738.HK: has the potential for continuous expansion

招銀國際 ·  Aug 27, 2013 00:00  · Researches

Footwear retailers focused on the middle and high end of the market. We believe that Lixinda is a medium-sized retailer focusing on the mid-and high-end footwear market, with three major brands, namely Le saunda, Linea Rosa and CNE. Le saunda's business also includes two men's shoes brands, Le saunda MEN and Itauomo. The company has partnered with Disney Group to launch two new brands, which will help attract more young customers.

The perfection of the product portfolio. The company's retail business can be divided into three sectors, namely, women's shoes, men's shoes and handbags and accessories. Sales of women's shoes are the main contributor to the company's total revenue, accounting for 77.4% of total retail revenue in fiscal year 2013. We believe that sales of men's shoes and handbags and accessories will be the catalyst for the company's revenue growth in the future. Due to the downturn in overseas markets and shrinking profit margins, we expect export revenue to fall to 1.4% of the company's total revenue in fiscal year 2014.

Future expansion plans. The company had 984 retail outlets in fiscal year 2013. We don't think the company will have any large-scale expansion plans in the short term, and we predict that the total number of retail outlets will reach 1069 in fiscal year 2014. We believe that the company will continue to integrate the brand resources of its CNE, and predict that the total number of retail online stores in CNE will decrease to 130 in fiscal year 2014. At the same time, we predict that the proportion of proprietary outlets and franchise outlets to the total retail outlets will be 84.9% and 15.1% respectively in fiscal year 2014.

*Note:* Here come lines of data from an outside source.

$ cat src/rtl/pipe_hazard_ctrl.sv
// Central sequencer for the five-stage pipeline latches: enables,
// bubbles, next-PC source, memory-timeout trap and performance counters.
module pipe_hazard_ctrl
    import pipe_ctrl_pkg::*;
#(
    parameter int unsigned MEM_TIMEOUT = 16,
    parameter int unsigned CNT_W       = 32
) (
    input  logic             clk,
    input  logic             rst_n,
    pipe_hazard_ctrl_if.slave hz,
    output logic [CNT_W-1:0] stall_cnt,
    output logic [CNT_W-1:0] flush_cnt
);

    localparam int unsigned WCNT_W = $clog2(MEM_TIMEOUT + 1);
    localparam logic [WCNT_W-1:0] WCNT_LAST = WCNT_W'(MEM_TIMEOUT - 1);

    state_t            state, state_nx;
    logic [WCNT_W-1:0] wcnt, wcnt_nx;

    logic   load_use;
    logic   exc_pend;
    logic   trap_req;
    logic   mem_stall;
    ctrl_t  run_ctrl;
    state_t run_nx;
    logic   run_wload;
    ctrl_t  ctrl;

    hazard_detect u_hazard_detect (
        .rs1_ID     (hz.rs1_ID),
        .rs2_ID     (hz.rs2_ID),
        .use_rs1_ID (hz.use_rs1_ID),
        .use_rs2_ID (hz.use_rs2_ID),
        .rd_EX      (hz.rd_EX),
        .MemRead_EX (hz.MemRead_EX),
        .load_use   (load_use)
    );

    // Priority decode of a normal running cycle (also reused on wait release)
    always_comb begin
        exc_pend  = (hz.exp_vector_MEM != 4'd0);
        trap_req  = exc_pend || hz.mret_MEM;
        mem_stall = hz.mem_req_MEM && !hz.mem_ack;
        run_ctrl  = ctrl_pass();
        run_nx    = ST_RUN;
        run_wload = 1'b0;
        if (trap_req) begin
            run_ctrl = ctrl_trap(exc_pend ? PCSEL_MTVEC : PCSEL_MEPC);
            run_nx   = ST_TRAP;
        end else if (mem_stall) begin
            run_ctrl  = ctrl_freeze();
            run_nx    = ST_MEM_WAIT;
            run_wload = 1'b1;
        end else if (hz.branch_taken_EX) begin
            run_ctrl = ctrl_branch();
        end else if (load_use) begin
            run_ctrl = ctrl_load_use();
        end
    end

    // Next-state, wait counter and latch-control selection per FSM state
    always_comb begin
        ctrl     = ctrl_pass();
        state_nx = state;
        wcnt_nx  = '0;
        unique case (state)
            ST_RUN: begin
                ctrl     = run_ctrl;
                state_nx = run_nx;
                wcnt_nx  = run_wload ? WCNT_W'(1) : '0;
            end
            ST_MEM_WAIT: begin
                if (hz.mem_ack) begin
                    ctrl     = run_ctrl;
                    state_nx = run_nx;
                end else if (wcnt >= WCNT_LAST) begin
                    ctrl         = ctrl_trap(PCSEL_MTVEC);
                    ctrl.bus_err = 1'b1;
                    state_nx     = ST_TRAP;
                end else begin
                    ctrl    = ctrl_freeze();
                    wcnt_nx = wcnt + WCNT_W'(1);
                end
            end
            ST_TRAP: begin
                ctrl     = ctrl_trap_exit();
                state_nx = ST_RUN;
            end
            default: begin
                ctrl     = ctrl_pass();
                state_nx = ST_RUN;
            end
        endcase
    end

    // Drive the latch-control outputs from the selected bundle
    always_comb begin
        hz.en_PC        = ctrl.en_pc;
        hz.en_IF_ID     = ctrl.en_if_id;
        hz.en_ID_EX     = ctrl.en_id_ex;
        hz.en_EX_MEM    = ctrl.en_ex_mem;
        hz.en_MEM_WB    = ctrl.en_mem_wb;
        hz.flush_IF_ID  = ctrl.flush_if_id;
        hz.flush_ID_EX  = ctrl.flush_id_ex;
        hz.flush_EX_MEM = ctrl.flush_ex_mem;
        hz.flush_MEM_WB = ctrl.flush_mem_wb;
        hz.pc_sel       = ctrl.pc_sel;
        hz.bus_err      = ctrl.bus_err;
    end

    // State and wait-counter registers
    always_ff @(posedge clk or negedge rst_n) begin
        if (!rst_n) begin
            state <= ST_RUN;
            wcnt  <= '0;
        end else begin
            state <= state_nx;
            wcnt  <= wcnt_nx;
        end
    end

    // Saturating stall / flush performance counters
    always_ff @(posedge clk or negedge rst_n) begin
        if (!rst_n) begin
            stall_cnt <= '0;
            flush_cnt <= '0;
        end else begin
            if (!ctrl.en_pc && (stall_cnt != '1)) begin
                stall_cnt <= stall_cnt + 1'b1;
            end
            if ((ctrl.flush_if_id || ctrl.flush_id_ex ||
                 ctrl.flush_ex_mem || ctrl.flush_mem_wb) && (flush_cnt != '1)) begin
                flush_cnt <= flush_cnt + 1'b1;
            end
        end
    end

endmodule
$ cat src/flat_wrapper.sv
// flat-port wrapper written by rule: the top's interface ports become plain ports
module pipe_hazard_ctrl_flat import pipe_ctrl_pkg::*;
#(
    parameter int unsigned MEM_TIMEOUT = 16,
    parameter int unsigned CNT_W       = 32
)
  (clk, rst_n, stall_cnt, flush_cnt, hz_rs1_ID, hz_rs2_ID, hz_use_rs1_ID, hz_use_rs2_ID, hz_rd_EX, hz_MemRead_EX, hz_branch_taken_EX, hz_mem_req_MEM, hz_mem_ack, hz_exp_vector_MEM, hz_mret_MEM, hz_en_PC, hz_en_IF_ID, hz_en_ID_EX, hz_en_EX_MEM, hz_en_MEM_WB, hz_flush_IF_ID, hz_flush_ID_EX, hz_flush_EX_MEM, hz_flush_MEM_WB, hz_pc_sel, hz_bus_err);
  pipe_hazard_ctrl_if hz_i ();
  input  logic clk;
  input  logic rst_n;
  output logic [CNT_W-1:0] stall_cnt;
  output logic [CNT_W-1:0] flush_cnt;
  input wire logic [$bits(hz_i.rs1_ID)-1:0] hz_rs1_ID;
  input wire logic [$bits(hz_i.rs2_ID)-1:0] hz_rs2_ID;
  input wire logic [$bits(hz_i.use_rs1_ID)-1:0] hz_use_rs1_ID;
  input wire logic [$bits(hz_i.use_rs2_ID)-1:0] hz_use_rs2_ID;
  input wire logic [$bits(hz_i.rd_EX)-1:0] hz_rd_EX;
  input wire logic [$bits(hz_i.MemRead_EX)-1:0] hz_MemRead_EX;
  input wire logic [$bits(hz_i.branch_taken_EX)-1:0] hz_branch_taken_EX;
  input wire logic [$bits(hz_i.mem_req_MEM)-1:0] hz_mem_req_MEM;
  input wire logic [$bits(hz_i.mem_ack)-1:0] hz_mem_ack;
  input wire logic [$bits(hz_i.exp_vector_MEM)-1:0] hz_exp_vector_MEM;
  input wire logic [$bits(hz_i.mret_MEM)-1:0] hz_mret_MEM;
  output wire logic [$bits(hz_i.en_PC)-1:0] hz_en_PC;
  output wire logic [$bits(hz_i.en_IF_ID)-1:0] hz_en_IF_ID;
  output wire logic [$bits(hz_i.en_ID_EX)-1:0] hz_en_ID_EX;
  output wire logic [$bits(hz_i.en_EX_MEM)-1:0] hz_en_EX_MEM;
  output wire logic [$bits(hz_i.en_MEM_WB)-1:0] hz_en_MEM_WB;
  output wire logic [$bits(hz_i.flush_IF_ID)-1:0] hz_flush_IF_ID;
  output wire logic [$bits(hz_i.flush_ID_EX)-1:0] hz_flush_ID_EX;
  output wire logic [$bits(hz_i.flush_EX_MEM)-1:0] hz_flush_EX_MEM;
  output wire logic [$bits(hz_i.flush_MEM_WB)-1:0] hz_flush_MEM_WB;
  output wire logic [$bits(hz_i.pc_sel)-1:0] hz_pc_sel;
  output wire logic [$bits(hz_i.bus_err)-1:0] hz_bus_err;
  assign hz_i.rs1_ID = hz_rs1_ID;
  assign hz_i.rs2_ID = hz_rs2_ID;
  assign hz_i.use_rs1_ID = hz_use_rs1_ID;
  assign hz_i.use_rs2_ID = hz_use_rs2_ID;
  assign hz_i.rd_EX = hz_rd_EX;
  assign hz_i.MemRead_EX = hz_MemRead_EX;
  assign hz_i.branch_taken_EX = hz_branch_taken_EX;
  assign hz_i.mem_req_MEM = hz_mem_req_MEM;
  assign hz_i.mem_ack = hz_mem_ack;
  assign hz_i.exp_vector_MEM = hz_exp_vector_MEM;
  assign hz_i.mret_MEM = hz_mret_MEM;
  assign hz_en_PC = hz_i.en_PC;
  assign hz_en_IF_ID = hz_i.en_IF_ID;
  assign hz_en_ID_EX = hz_i.en_ID_EX;
  assign hz_en_EX_MEM = hz_i.en_EX_MEM;
  assign hz_en_MEM_WB = hz_i.en_MEM_WB;
  assign hz_flush_IF_ID = hz_i.flush_IF_ID;
  assign hz_flush_ID_EX = hz_i.flush_ID_EX;
  assign hz_flush_EX_MEM = hz_i.flush_EX_MEM;
  assign hz_flush_MEM_WB = hz_i.flush_MEM_WB;
  assign hz_pc_sel = hz_i.pc_sel;
  assign hz_bus_err = hz_i.bus_err;
  pipe_hazard_ctrl #(.MEM_TIMEOUT(MEM_TIMEOUT), .CNT_W(CNT_W)) u_core (.clk(clk), .rst_n(rst_n), .hz(hz_i), .stall_cnt(stall_cnt), .flush_cnt(flush_cnt));
endmodule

Production capacity and supply chain. We believe that production capacity and supply chain are the two basic factors for the company's future revenue growth. The company's existing production capacity is sufficient to meet its expansion plans in the short term. However, we believe that the company will continue to improve its supply chain, thereby reducing the average number of replenishment days and better managing inventory.

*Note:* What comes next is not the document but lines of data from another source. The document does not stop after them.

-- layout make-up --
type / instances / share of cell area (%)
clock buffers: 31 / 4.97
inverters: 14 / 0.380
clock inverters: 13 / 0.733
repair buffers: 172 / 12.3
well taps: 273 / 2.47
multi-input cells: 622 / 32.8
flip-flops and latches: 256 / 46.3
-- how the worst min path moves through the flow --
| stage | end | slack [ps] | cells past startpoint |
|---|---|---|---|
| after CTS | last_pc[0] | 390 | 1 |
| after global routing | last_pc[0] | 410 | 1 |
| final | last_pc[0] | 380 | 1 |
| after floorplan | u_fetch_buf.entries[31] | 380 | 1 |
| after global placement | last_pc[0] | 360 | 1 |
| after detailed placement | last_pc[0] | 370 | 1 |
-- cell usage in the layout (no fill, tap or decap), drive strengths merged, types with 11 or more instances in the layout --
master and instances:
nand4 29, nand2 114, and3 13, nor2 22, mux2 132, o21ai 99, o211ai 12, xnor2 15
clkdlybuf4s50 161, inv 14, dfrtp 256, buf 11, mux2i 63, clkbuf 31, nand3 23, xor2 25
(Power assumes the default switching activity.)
==> src/rtl/i2s_tx_pkg.sv <==
// Shared constants for the synthesizer audio path and the I2S transmitter.
// The helper picks the serial bit for a given slot of a left-justified frame.
package i2s_tx_pkg;

  localparam int SYNTH_WIDTH      = 16;
  localparam int I2S_BITS         = 24;
  localparam int I2S_SLOT_BITS    = 32;
  localparam int I2S_FRAME_CYCLES = 2048;

  localparam int CNT_W  = $clog2(I2S_FRAME_CYCLES);
  localparam int SLOT_W = $clog2(I2S_SLOT_BITS);

  // Slot 0 is the one-SCLK I2S delay; slots 1..24 carry MSB..LSB; the rest pad with zero.
  function automatic logic slot_bit(input logic [I2S_BITS-1:0] frame,
                                    input logic [SLOT_W-1:0]   slot);
    logic [SLOT_W-1:0] idx;
    idx = SLOT_W'(I2S_BITS) - slot;
    if (slot >= SLOT_W'(1) && slot <= SLOT_W'(I2S_BITS)) begin
      return frame[idx];
    end
    return 1'b0;
  endfunction

endpackage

The projected compound annual growth rate of the company's profits is 12.5%. We expect the company's total revenue and net profit to grow at a compound annual rate of 9.8% and 12.5% for the 2014-16 fiscal year, respectively. The company's current share price is equivalent to 9.3 times and 8.0 times earnings for fiscal 2014 and 2015. According to the company's average price-to-earnings ratio of 9.3 times over the past five years, our target price is HK$2.7. For the first time, coverage gives a holding rating.